An interview I had a while back with John, who volunteers at the Hampton Hill United Reformed Church on the High Street there.


How many people go to the church?


We would have around about 30, perhaps just under 30, on Sunday mornings for worship. But the church is a place where people know that they are loved and welcome, not just on Sundays. So if you count the number of other people who come, like the Brownies on a Monday night and a group called Twelve Steps where they’ve got linked into substances they’d best not, they come on a Tuesday night. Tuesday morning we have sixteen families and so on in the week and the church is only part of the buildings because there is a nursery in the other building and there are more halls at the back, which are used by the community all week, so there is Sunday morning worship which is the hub of it, if that weren’t there none of the rest would be there, it’s just 30, but with the people who use it during the week you are well over three or four hundred. But they’re not church members. Only a small group of us come to worship.


And you have just one service a week?


Yeah, one service per week at the moment but we think that, with people so busy on Sunday mornings, that we might start the service on another day of the week just to compete with time to be quiet and just to reflect, it’s all very fashionable mindfulness at the moment, but just allow people to be instead of dumping them homework even on a Sunday.


So do you think that there’s a lack of young people at the church?


Definitely.
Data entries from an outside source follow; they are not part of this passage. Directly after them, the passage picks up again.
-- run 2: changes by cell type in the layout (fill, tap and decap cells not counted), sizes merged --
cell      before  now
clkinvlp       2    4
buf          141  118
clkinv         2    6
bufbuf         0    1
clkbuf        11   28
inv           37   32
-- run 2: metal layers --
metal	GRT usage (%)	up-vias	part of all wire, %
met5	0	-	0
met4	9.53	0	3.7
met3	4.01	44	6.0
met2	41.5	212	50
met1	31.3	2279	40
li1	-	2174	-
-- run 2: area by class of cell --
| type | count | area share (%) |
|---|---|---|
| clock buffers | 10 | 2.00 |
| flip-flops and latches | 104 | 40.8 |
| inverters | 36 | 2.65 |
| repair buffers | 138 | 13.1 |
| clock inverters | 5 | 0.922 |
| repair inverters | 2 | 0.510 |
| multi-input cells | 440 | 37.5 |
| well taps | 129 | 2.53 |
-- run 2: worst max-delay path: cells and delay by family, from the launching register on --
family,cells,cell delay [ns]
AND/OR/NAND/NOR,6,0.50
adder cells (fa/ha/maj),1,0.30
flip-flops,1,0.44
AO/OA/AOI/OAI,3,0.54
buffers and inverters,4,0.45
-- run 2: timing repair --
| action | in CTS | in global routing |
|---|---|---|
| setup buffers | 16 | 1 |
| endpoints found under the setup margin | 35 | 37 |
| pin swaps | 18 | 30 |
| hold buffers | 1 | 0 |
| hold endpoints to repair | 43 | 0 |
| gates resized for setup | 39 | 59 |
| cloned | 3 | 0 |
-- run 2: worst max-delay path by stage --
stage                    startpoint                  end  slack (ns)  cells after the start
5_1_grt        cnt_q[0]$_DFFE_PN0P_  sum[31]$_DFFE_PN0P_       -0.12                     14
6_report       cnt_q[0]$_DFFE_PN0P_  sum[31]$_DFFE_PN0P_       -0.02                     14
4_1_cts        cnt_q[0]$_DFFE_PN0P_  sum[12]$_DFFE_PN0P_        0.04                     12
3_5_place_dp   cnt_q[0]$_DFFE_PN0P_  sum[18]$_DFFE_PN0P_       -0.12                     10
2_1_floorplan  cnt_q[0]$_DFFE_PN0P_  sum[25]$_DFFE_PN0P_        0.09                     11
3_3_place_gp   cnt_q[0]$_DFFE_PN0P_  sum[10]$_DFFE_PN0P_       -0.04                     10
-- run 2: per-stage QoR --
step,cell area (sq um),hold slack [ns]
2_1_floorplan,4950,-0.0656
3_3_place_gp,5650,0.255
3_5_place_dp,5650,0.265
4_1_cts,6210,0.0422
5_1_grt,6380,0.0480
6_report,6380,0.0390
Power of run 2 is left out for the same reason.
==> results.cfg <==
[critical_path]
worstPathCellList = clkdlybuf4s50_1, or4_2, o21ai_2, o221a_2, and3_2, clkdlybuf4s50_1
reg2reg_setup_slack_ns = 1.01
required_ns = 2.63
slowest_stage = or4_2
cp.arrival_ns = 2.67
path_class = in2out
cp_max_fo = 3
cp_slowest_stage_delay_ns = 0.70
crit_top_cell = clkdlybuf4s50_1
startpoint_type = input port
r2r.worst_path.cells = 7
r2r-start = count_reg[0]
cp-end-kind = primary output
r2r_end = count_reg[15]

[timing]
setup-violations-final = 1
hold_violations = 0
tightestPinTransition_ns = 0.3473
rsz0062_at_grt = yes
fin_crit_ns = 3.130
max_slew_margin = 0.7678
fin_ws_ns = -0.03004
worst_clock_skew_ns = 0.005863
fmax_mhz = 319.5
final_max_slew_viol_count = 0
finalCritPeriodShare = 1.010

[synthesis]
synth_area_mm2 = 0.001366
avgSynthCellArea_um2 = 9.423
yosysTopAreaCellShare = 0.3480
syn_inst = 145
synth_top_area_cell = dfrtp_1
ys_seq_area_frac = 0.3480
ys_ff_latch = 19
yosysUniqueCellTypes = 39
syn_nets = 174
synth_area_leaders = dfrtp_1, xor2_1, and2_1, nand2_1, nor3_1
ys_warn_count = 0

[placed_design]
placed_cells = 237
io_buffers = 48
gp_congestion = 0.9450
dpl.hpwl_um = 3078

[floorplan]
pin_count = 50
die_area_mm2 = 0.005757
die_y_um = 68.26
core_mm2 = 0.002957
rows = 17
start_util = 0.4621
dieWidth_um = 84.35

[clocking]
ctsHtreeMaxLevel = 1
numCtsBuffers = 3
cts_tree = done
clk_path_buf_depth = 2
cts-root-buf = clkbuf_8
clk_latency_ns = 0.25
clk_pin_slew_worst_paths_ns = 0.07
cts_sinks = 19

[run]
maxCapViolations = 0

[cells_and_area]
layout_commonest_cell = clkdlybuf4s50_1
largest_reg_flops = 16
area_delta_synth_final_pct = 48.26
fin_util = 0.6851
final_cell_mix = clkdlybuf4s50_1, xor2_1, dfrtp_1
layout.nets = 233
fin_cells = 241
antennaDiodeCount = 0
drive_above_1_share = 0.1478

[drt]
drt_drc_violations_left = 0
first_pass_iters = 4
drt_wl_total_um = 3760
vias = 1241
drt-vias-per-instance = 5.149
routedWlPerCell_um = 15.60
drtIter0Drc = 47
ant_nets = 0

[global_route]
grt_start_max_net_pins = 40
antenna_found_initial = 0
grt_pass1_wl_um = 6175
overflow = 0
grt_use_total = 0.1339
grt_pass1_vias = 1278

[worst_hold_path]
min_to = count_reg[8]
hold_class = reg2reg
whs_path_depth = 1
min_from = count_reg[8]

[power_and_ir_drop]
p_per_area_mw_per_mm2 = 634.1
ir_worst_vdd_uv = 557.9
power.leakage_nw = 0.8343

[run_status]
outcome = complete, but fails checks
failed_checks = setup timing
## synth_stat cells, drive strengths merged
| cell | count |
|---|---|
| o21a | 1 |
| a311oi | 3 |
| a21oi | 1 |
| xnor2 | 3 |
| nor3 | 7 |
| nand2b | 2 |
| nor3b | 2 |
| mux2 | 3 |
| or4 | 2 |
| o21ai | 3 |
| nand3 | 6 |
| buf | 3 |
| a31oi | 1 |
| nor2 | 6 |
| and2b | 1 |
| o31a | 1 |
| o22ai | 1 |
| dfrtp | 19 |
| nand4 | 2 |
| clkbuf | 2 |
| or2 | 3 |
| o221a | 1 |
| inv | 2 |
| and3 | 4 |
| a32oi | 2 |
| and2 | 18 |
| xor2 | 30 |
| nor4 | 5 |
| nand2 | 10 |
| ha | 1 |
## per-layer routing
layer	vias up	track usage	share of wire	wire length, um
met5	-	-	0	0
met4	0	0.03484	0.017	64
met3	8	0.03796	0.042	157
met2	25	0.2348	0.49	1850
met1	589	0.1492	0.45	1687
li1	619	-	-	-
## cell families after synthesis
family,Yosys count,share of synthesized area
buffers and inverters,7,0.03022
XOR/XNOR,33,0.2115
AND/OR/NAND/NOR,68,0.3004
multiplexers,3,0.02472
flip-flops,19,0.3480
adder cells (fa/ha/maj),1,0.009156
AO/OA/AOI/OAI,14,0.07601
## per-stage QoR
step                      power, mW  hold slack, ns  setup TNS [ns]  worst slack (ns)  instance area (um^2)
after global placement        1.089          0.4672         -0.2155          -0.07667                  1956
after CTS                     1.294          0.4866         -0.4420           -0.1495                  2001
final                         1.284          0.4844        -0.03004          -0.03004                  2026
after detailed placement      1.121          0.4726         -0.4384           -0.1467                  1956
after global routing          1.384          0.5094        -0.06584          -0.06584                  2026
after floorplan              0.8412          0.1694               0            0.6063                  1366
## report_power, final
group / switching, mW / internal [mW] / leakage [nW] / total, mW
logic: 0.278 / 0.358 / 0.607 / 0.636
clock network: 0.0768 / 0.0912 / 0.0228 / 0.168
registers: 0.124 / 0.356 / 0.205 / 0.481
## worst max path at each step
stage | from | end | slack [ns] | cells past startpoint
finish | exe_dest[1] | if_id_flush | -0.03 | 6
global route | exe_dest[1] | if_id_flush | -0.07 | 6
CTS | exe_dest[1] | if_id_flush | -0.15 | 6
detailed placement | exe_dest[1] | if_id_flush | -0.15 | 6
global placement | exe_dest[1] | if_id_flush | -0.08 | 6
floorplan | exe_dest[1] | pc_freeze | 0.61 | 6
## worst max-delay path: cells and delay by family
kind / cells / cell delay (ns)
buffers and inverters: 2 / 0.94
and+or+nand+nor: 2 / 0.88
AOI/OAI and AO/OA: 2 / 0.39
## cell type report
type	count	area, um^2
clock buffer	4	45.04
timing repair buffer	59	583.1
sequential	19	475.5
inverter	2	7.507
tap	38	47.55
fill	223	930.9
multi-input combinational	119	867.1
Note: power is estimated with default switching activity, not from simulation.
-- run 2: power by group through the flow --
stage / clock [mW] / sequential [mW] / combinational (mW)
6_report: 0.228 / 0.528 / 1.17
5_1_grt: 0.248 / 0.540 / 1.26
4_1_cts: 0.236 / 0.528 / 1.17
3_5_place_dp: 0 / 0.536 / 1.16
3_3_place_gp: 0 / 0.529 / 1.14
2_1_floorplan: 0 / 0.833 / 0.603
--- src/rtl/change_dispense_ctrl.sv ---
// change_dispense_ctrl
//   Change dispenser sequencer. A Start in IDLE latches Cost/Paid, CHECK
//   classifies the payment, DISPENSE pays the change out one coin per
//   CoinValid/CoinReady handshake using a greedy quarter/dime/nickel choice
//   against the live coin box inventory, and FINISH pulses Done.
// Ports
//   clk, rst                      clock, synchronous active-high reset
//   Start, Cost, Paid             transaction request and operands (nickels)
//   LoadCoins, Load*              restock strobe and counts (IDLE only)
//   CoinReady / CoinValid,CoinOut coin ejector handshake, coin value in nickels
//   Quarters, Dimes, Nickels      live inventory
//   Remaining                     change still owed (nickels)
//   Busy, Done                    not-IDLE indicator, one-cycle end pulse
//   ExactAmmount, CoughUpMore,
//   NotEnoughChange               transaction status flags
module change_dispense_ctrl (
   input  logic       clk,
   input  logic       rst,
   input  logic       Start,
   input  logic [3:0] Cost,
   input  logic [3:0] Paid,
   input  logic       LoadCoins,
   input  logic [1:0] LoadQuarters,
   input  logic [1:0] LoadDimes,
   input  logic [1:0] LoadNickels,
   input  logic       CoinReady,
   output logic       CoinValid,
   output logic [2:0] CoinOut,
   output logic [1:0] Quarters,
   output logic [1:0] Dimes,
   output logic [1:0] Nickels,
   output logic [3:0] Remaining,
   output logic       Busy,
   output logic       Done,
   output logic       ExactAmmount,
   output logic       CoughUpMore,
   output logic       NotEnoughChange
);

   typedef enum logic [1:0] {IDLE, CHECK, DISPENSE, FINISH} state_t;

   localparam logic [2:0] COIN_Q = 3'b101;
   localparam logic [2:0] COIN_D = 3'b010;
   localparam logic [2:0] COIN_N = 3'b001;

   state_t     state;
   logic [3:0] cost_r, paid_r;
   logic [2:0] coin;
   logic [3:0] rem_next;

   // Greedy pick from registered state only, so the presented coin cannot
   // change while the ejector stalls. The chosen coin never exceeds Remaining.
   always_comb begin
      coin = 3'b000;
      if (state == DISPENSE && Remaining != 4'd0) begin
         if (Remaining >= 4'd5 && Quarters != 2'd0)   coin = COIN_Q;
         else if (Remaining >= 4'd2 && Dimes != 2'd0) coin = COIN_D;
         else if (Nickels != 2'd0)                    coin = COIN_N;
      end
   end

   assign CoinOut   = coin;
   assign CoinValid = (coin != 3'b000);
   assign Busy      = (state != IDLE);
   assign rem_next  = Remaining - {1'b0, coin};

   always_ff @(posedge clk) begin
      if (rst) begin
         state           <= IDLE;
         cost_r          <= '0;
         paid_r          <= '0;
         Remaining       <= '0;
         Quarters        <= '0;
         Dimes           <= '0;
         Nickels         <= '0;
         Done            <= 1'b0;
         ExactAmmount    <= 1'b0;
         CoughUpMore     <= 1'b0;
         NotEnoughChange <= 1'b0;
      end else begin
         case (state)
            IDLE: begin
               Done <= 1'b0;
               // Restock wins over Start in the same cycle.
               if (LoadCoins) begin
                  Quarters <= LoadQuarters;
                  Dimes    <= LoadDimes;
                  Nickels  <= LoadNickels;
               end else if (Start) begin
                  cost_r          <= Cost;
                  paid_r          <= Paid;
                  ExactAmmount    <= 1'b0;
                  CoughUpMore     <= 1'b0;
                  NotEnoughChange <= 1'b0;
                  state           <= CHECK;
               end
            end
            CHECK: begin
               if ({1'b0, paid_r} < {1'b0, cost_r}) begin
                  CoughUpMore <= 1'b1;
                  Remaining   <= '0;
                  Done        <= 1'b1;
                  state       <= FINISH;
               end else if (paid_r == cost_r) begin
                  ExactAmmount <= 1'b1;
                  Remaining    <= '0;
                  Done         <= 1'b1;
                  state        <= FINISH;
               end else begin
                  Remaining <= paid_r - cost_r;
                  state     <= DISPENSE;
               end
            end
            DISPENSE: begin
               if (coin == 3'b000) begin
                  // Change still owed but nothing in the box fits; coins
                  // already handed out stay handed out.
                  NotEnoughChange <= 1'b1;
                  Done            <= 1'b1;
                  state           <= FINISH;
               end else if (CoinReady) begin
                  case (coin)
                     COIN_Q:  Quarters <= Quarters - 2'd1;
                     COIN_D:  Dimes    <= Dimes - 2'd1;
                     default: Nickels  <= Nickels - 2'd1;
                  endcase
                  Remaining <= rem_next;
                  if (rem_next == 4'd0) begin
                     Done  <= 1'b1;
                     state <= FINISH;
                  end
               end
            end
            FINISH: begin
               Done  <= 1'b0;
               state <= IDLE;
            end
            default: state <= IDLE;
         endcase
      end
   end

endmodule
<file path="config.mk">
export PLATFORM = sky130hd
export DESIGN_NAME = countdown_sequencer_flat
export DESIGN_NICKNAME = d
export VERILOG_FILES = /design/src/rtl/countdown_sequencer_pkg.sv /design/src/rtl/countdown_sequencer_if.sv /design/src/rtl/countdown_sequencer_down_counter_core.sv /design/src/rtl/countdown_sequencer.sv /design/src/flat_wrapper.sv
export SDC_FILE = /design/constraint.sdc
export NUM_CORES = 1
export LEC_CHECK = 0
export ABC_CLOCK_PERIOD_IN_PS = 2650
export BUFFER_PORTS_ARGS = -buffer_cell sky130_fd_sc_hd__buf_2
export CAP_MARGIN = 20
export CORE_AREA = 2 2 39 41
export DETAILED_ROUTE_END_ITERATION = 10
export DIE_AREA = 0 0 41 43
export PLACE_DENSITY = 0.76
export SKIP_LAST_GASP = 1
export SLEW_MARGIN = 5
export SYNTH_ARGS = -nofsm -noshare
export SYNTH_HDL_FRONTEND = slang
export SYNTH_SLANG_ARGS = --single-unit
</file>
<file path="constraint.sdc">
create_clock -name clk -period 2.65 [get_ports clk]
set_input_delay 0.1325 -clock clk [delete_from_list [all_inputs] [get_ports clk]]
set_output_delay 0.1325 -clock clk [all_outputs]
set_load 0.05 [all_outputs]
</file>
### src/rtl/core_rot_pkg.sv
// core_rot_pkg: shared types for the tile rotation address generator.
// Holds the controller state encoding, the DEGREES input encodings and the
// quarter-turn code type with its conversion helper.
package core_rot_pkg;

  typedef enum logic [1:0] {
    ST_IDLE  = 2'd0,
    ST_LOAD  = 2'd1,
    ST_XFER  = 2'd2,
    ST_DRAIN = 2'd3
  } state_e;

  localparam logic [1:0] P_DEG_0   = 2'd0;
  localparam logic [1:0] P_DEG_90  = 2'd1;
  localparam logic [1:0] P_DEG_180 = 2'd2;
  localparam logic [1:0] P_DEG_270 = 2'd3;

  // Number of counter-clockwise quarter turns, 0..3.
  typedef logic [1:0] qturn_t;

  // Clockwise rotation by d is the same as counter-clockwise by (4 - d) mod 4,
  // which in two bits is just the negation of d.
  function automatic qturn_t quarter_turns(input logic [1:0] degrees, input logic ccw);
    return ccw ? qturn_t'(degrees) : qturn_t'(2'd0 - degrees);
  endfunction

endpackage

### src/rtl/core_rot_dst.sv
// core_rot_dst: destination address walker for one tile.
// Tracks raster row/column of the source pixel and produces the per-channel
// output-buffer byte addresses for the rotated (and optionally mirrored)
// position using only constant adds, so no multiplier is needed.
// Addresses are held at zero whenever neither init_i nor step_i is asserted.
module core_rot_dst
  import core_rot_pkg::*;
#(
  parameter int TILE_W = 8,
  parameter int TILE_H = 8,
  parameter int BPP    = 3,
  parameter int AW     = 8
) (
  input  logic              clk_i,
  input  logic              rst_ni,
  input  logic              init_i,
  input  logic              step_i,
  input  qturn_t            k_i,
  input  logic              mirror_i,
  output logic [BPP*AW-1:0] dst_o,
  output logic              last_o
);

  localparam int CW = $clog2(TILE_W);
  localparam int RW = $clog2(TILE_H);

  localparam logic [AW-1:0] ZERO   = '0;
  localparam logic [AW-1:0] S_PX   = AW'(BPP);
  localparam logic [AW-1:0] S_ROWW = AW'(TILE_W * BPP);
  localparam logic [AW-1:0] S_ROWH = AW'(TILE_H * BPP);
  localparam logic [AW-1:0] A_HM1  = AW'((TILE_H - 1) * BPP);
  localparam logic [AW-1:0] A_WM1  = AW'((TILE_W - 1) * BPP);
  localparam logic [AW-1:0] A_LAST = AW'((TILE_W * TILE_H - 1) * BPP);
  localparam logic [AW-1:0] A_K3   = AW'((TILE_W - 1) * TILE_H * BPP);
  localparam logic [AW-1:0] A_M2   = AW'((TILE_H - 1) * TILE_W * BPP);

  logic [CW-1:0]          col_q, col_d;
  logic [RW-1:0]          row_q, row_d;
  logic [AW-1:0]          rowbase_q, rowbase_d;
  logic [AW-1:0]          base_d;
  logic [AW-1:0]          start_v, colstep_v, rowstep_v;
  logic [BPP-1:0][AW-1:0] slc_q, slc_d;
  logic                   col_last;

  // Per-orientation start address, step along a source row, and step between
  // consecutive source row starts (negative steps wrap modulo 2^AW).
  always_comb begin
    start_v   = ZERO;
    colstep_v = S_PX;
    rowstep_v = S_ROWW;
    unique case ({mirror_i, k_i})
      3'b000: begin start_v = ZERO;   colstep_v = S_PX;          rowstep_v = S_ROWW;        end
      3'b001: begin start_v = A_HM1;  colstep_v = S_ROWH;        rowstep_v = ZERO - S_PX;   end
      3'b010: begin start_v = A_LAST; colstep_v = ZERO - S_PX;   rowstep_v = ZERO - S_ROWW; end
      3'b011: begin start_v = A_K3;   colstep_v = ZERO - S_ROWH; rowstep_v = S_PX;          end
      3'b100: begin start_v = A_WM1;  colstep_v = ZERO - S_PX;   rowstep_v = S_ROWW;        end
      3'b101: begin start_v = ZERO;   colstep_v = S_ROWH;        rowstep_v = S_PX;          end
      3'b110: begin start_v = A_M2;   colstep_v = S_PX;          rowstep_v = ZERO - S_ROWW; end
      3'b111: begin start_v = A_LAST; colstep_v = ZERO - S_ROWH; rowstep_v = ZERO - S_PX;   end
      default: ;
    endcase
  end

  assign col_last = (col_q == CW'(TILE_W - 1));
  assign last_o   = col_last && (row_q == RW'(TILE_H - 1));

  // Advance the walker: restart on init, move one source pixel on step,
  // otherwise park everything at zero.
  always_comb begin
    col_d     = '0;
    row_d     = '0;
    rowbase_d = '0;
    base_d    = '0;
    if (init_i) begin
      rowbase_d = start_v;
      base_d    = start_v;
    end else if (step_i) begin
      if (col_last) begin
        row_d     = row_q + RW'(1);
        rowbase_d = rowbase_q + rowstep_v;
        base_d    = rowbase_q + rowstep_v;
      end else begin
        col_d     = col_q + CW'(1);
        row_d     = row_q;
        rowbase_d = rowbase_q;
        base_d    = slc_q[0] + colstep_v;
      end
    end
    for (int ch = 0; ch < BPP; ch++) begin
      slc_d[ch] = (init_i || step_i) ? base_d + AW'(ch) : '0;
    end
  end

  // Walker state and registered per-channel destination addresses.
  always_ff @(posedge clk_i or negedge rst_ni) begin
    if (!rst_ni) begin
      col_q     <= '0;
      row_q     <= '0;
      rowbase_q <= '0;
      slc_q     <= '0;
    end else begin
      col_q     <= col_d;
      row_q     <= row_d;
      rowbase_q <= rowbase_d;
      slc_q     <= slc_d;
    end
  end

  assign dst_o = slc_q;

endmodule

### src/rtl/core_rot_addr.sv
// core_rot_addr: address generator for a tile rotation engine.
// Sequences LOAD (DMA into input buffer), XFER (one pixel per cycle from the
// input buffer to its rotated slot in the output buffer) and DRAIN (DMA out)
// for each tile of a job. Optional feature macro: ROT_MIRROR_EN adds the
// I_RA_MIRROR input for a horizontal flip after rotation.
module core_rot_addr
  import core_rot_pkg::*;
#(
  parameter int TILE_W    = 8,
  parameter int TILE_H    = 8,
  parameter int BPP       = 3,
  parameter int BUS_BYTES = 4,
  parameter int AW        = 8
) (
  input  logic              I_RA_HCLK,
  input  logic              I_RA_HRESET_N,
  input  logic              I_RA_START,
  input  logic              I_RA_ABORT,
  input  logic [15:0]       I_RA_TILES,
  input  logic [1:0]        I_RA_DEGREES,
  input  logic              I_RA_DIRECTION,
`ifdef ROT_MIRROR_EN
  input  logic              I_RA_MIRROR,
`endif
  input  logic              I_RA_DMA_READY,
  output logic [AW-1:0]     O_RA_IN_WADDR,
  output logic              O_RA_IN_WEN,
  output logic [BPP*AW-1:0] O_RA_SRC_ADDR,
  output logic [BPP*AW-1:0] O_RA_DST_ADDR,
  output logic              O_RA_XFER_VLD,
  output logic [AW-1:0]     O_RA_OUT_RADDR,
  output logic              O_RA_OUT_REN,
  output logic              O_RA_BUSY,
  output logic              O_RA_DONE
);

  localparam logic [AW-1:0] LAST_BEAT = AW'(TILE_W * TILE_H * BPP - BUS_BYTES);
  localparam logic [AW-1:0] STEP_BEAT = AW'(BUS_BYTES);
  localparam logic [AW-1:0] STEP_PX   = AW'(BPP);

  state_e                 state_q, state_d;
  logic [15:0]            tiles_q, tiles_d;
  qturn_t                 k_q, k_d;
  logic                   mirror_q, mirror_d, mirror_in;
  logic [AW-1:0]          waddr_q, waddr_d, raddr_q, raddr_d;
  logic [BPP-1:0][AW-1:0] src_q, src_d;
  logic [AW-1:0]          src_base_d;
  logic                   wen_q, ren_q, xvld_q, busy_q, done_q, done_d;
  logic                   load_last, drain_last, dst_last, dst_init, dst_step;

`ifdef ROT_MIRROR_EN
  assign mirror_in = I_RA_MIRROR;
`else
  assign mirror_in = 1'b0;
`endif

  // Next-state, job configuration capture and address counter updates.
  always_comb begin
    state_d    = state_q;
    tiles_d    = tiles_q;
    k_d        = k_q;
    mirror_d   = mirror_q;
    done_d     = 1'b0;
    load_last  = (state_q == ST_LOAD)  && I_RA_DMA_READY && (waddr_q == LAST_BEAT);
    drain_last = (state_q == ST_DRAIN) && I_RA_DMA_READY && (raddr_q == LAST_BEAT);
    unique case (state_q)
      ST_IDLE: begin
        if (I_RA_START && !I_RA_ABORT) begin
          tiles_d  = I_RA_TILES;
          k_d      = quarter_turns(I_RA_DEGREES, I_RA_DIRECTION);
          mirror_d = mirror_in;
          if (I_RA_TILES != 16'd0) state_d = ST_LOAD;
          else                     done_d  = 1'b1;
        end
      end
      ST_LOAD:  if (load_last) state_d = ST_XFER;
      ST_XFER:  if (dst_last)  state_d = ST_DRAIN;
      ST_DRAIN: begin
        if (drain_last) begin
          if (tiles_q > 16'd1) begin
            tiles_d = tiles_q - 16'd1;
            state_d = ST_LOAD;
          end else begin
            state_d = ST_IDLE;
            done_d  = 1'b1;
          end
        end
      end
      default: state_d = ST_IDLE;
    endcase
    if (I_RA_ABORT) begin
      state_d = ST_IDLE;
      done_d  = 1'b0;
    end

    waddr_d = '0;
    if (state_q == ST_LOAD && state_d == ST_LOAD)
      waddr_d = I_RA_DMA_READY ? waddr_q + STEP_BEAT : waddr_q;
    raddr_d = '0;
    if (state_q == ST_DRAIN && state_d == ST_DRAIN)
      raddr_d = I_RA_DMA_READY ? raddr_q + STEP_BEAT : raddr_q;

    src_base_d = (state_q == ST_XFER && state_d == ST_XFER) ? src_q[0] + STEP_PX : '0;
    for (int ch = 0; ch < BPP; ch++) begin
      src_d[ch] = (state_d == ST_XFER) ? src_base_d + AW'(ch) : '0;
    end

    dst_init = (state_q != ST_XFER) && (state_d == ST_XFER);
    dst_step = (state_q == ST_XFER) && (state_d == ST_XFER);
  end

  // Controller state, latched job configuration and registered outputs.
  always_ff @(posedge I_RA_HCLK or negedge I_RA_HRESET_N) begin
    if (!I_RA_HRESET_N) begin
      state_q  <= ST_IDLE;
      tiles_q  <= '0;
      k_q      <= '0;
      mirror_q <= 1'b0;
      waddr_q  <= '0;
      raddr_q  <= '0;
      src_q    <= '0;
      wen_q    <= 1'b0;
      ren_q    <= 1'b0;
      xvld_q   <= 1'b0;
      busy_q   <= 1'b0;
      done_q   <= 1'b0;
    end else begin
      state_q  <= state_d;
      tiles_q  <= tiles_d;
      k_q      <= k_d;
      mirror_q <= mirror_d;
      waddr_q  <= waddr_d;
      raddr_q  <= raddr_d;
      src_q    <= src_d;
      wen_q    <= (state_d == ST_LOAD);
      ren_q    <= (state_d == ST_DRAIN);
      xvld_q   <= (state_d == ST_XFER);
      busy_q   <= (state_d != ST_IDLE);
      done_q   <= done_d;
    end
  end

  core_rot_dst #(
    .TILE_W (TILE_W),
    .TILE_H (TILE_H),
    .BPP    (BPP),
    .AW     (AW)
  ) u_dst (
    .clk_i    (I_RA_HCLK),
    .rst_ni   (I_RA_HRESET_N),
    .init_i   (dst_init),
    .step_i   (dst_step),
    .k_i      (k_q),
    .mirror_i (mirror_q),
    .dst_o    (O_RA_DST_ADDR),
    .last_o   (dst_last)
  );

  assign O_RA_IN_WADDR  = waddr_q;
  assign O_RA_IN_WEN    = wen_q;
  assign O_RA_SRC_ADDR  = src_q;
  assign O_RA_XFER_VLD  = xvld_q;
  assign O_RA_OUT_RADDR = raddr_q;
  assign O_RA_OUT_REN   = ren_q;
  assign O_RA_BUSY      = busy_q;
  assign O_RA_DONE      = done_q;

endmodule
But that’s my next job, and the plan is in January to start an after-school set of activities for young people and they can have this place with support, which is why all the plugs here are all linked up to Wi-Fi so that if people want to come in here then they will be able to and our plan is for January we need some volunteers from all sorts of schools we need to talk to people in the community and our hope is to do that. There are other churches around here who have very good youth groups and there’s no point in us copying what someone else is doing well. Its much better to tell a young person to join these other groups with lots of great people there instead. So it’s working in cooperation’s but for our church it’s a gap which we’re looking to try and do something with. 

Of course, this has all gone on its head now that the terrible COVID-19 pandemic has laid waste to the high streets all over the country and closed all the churches here. I hope that this will all end and everything will go back to normal, with the churches being reopened and returning us to the normalcy we so enjoyed before.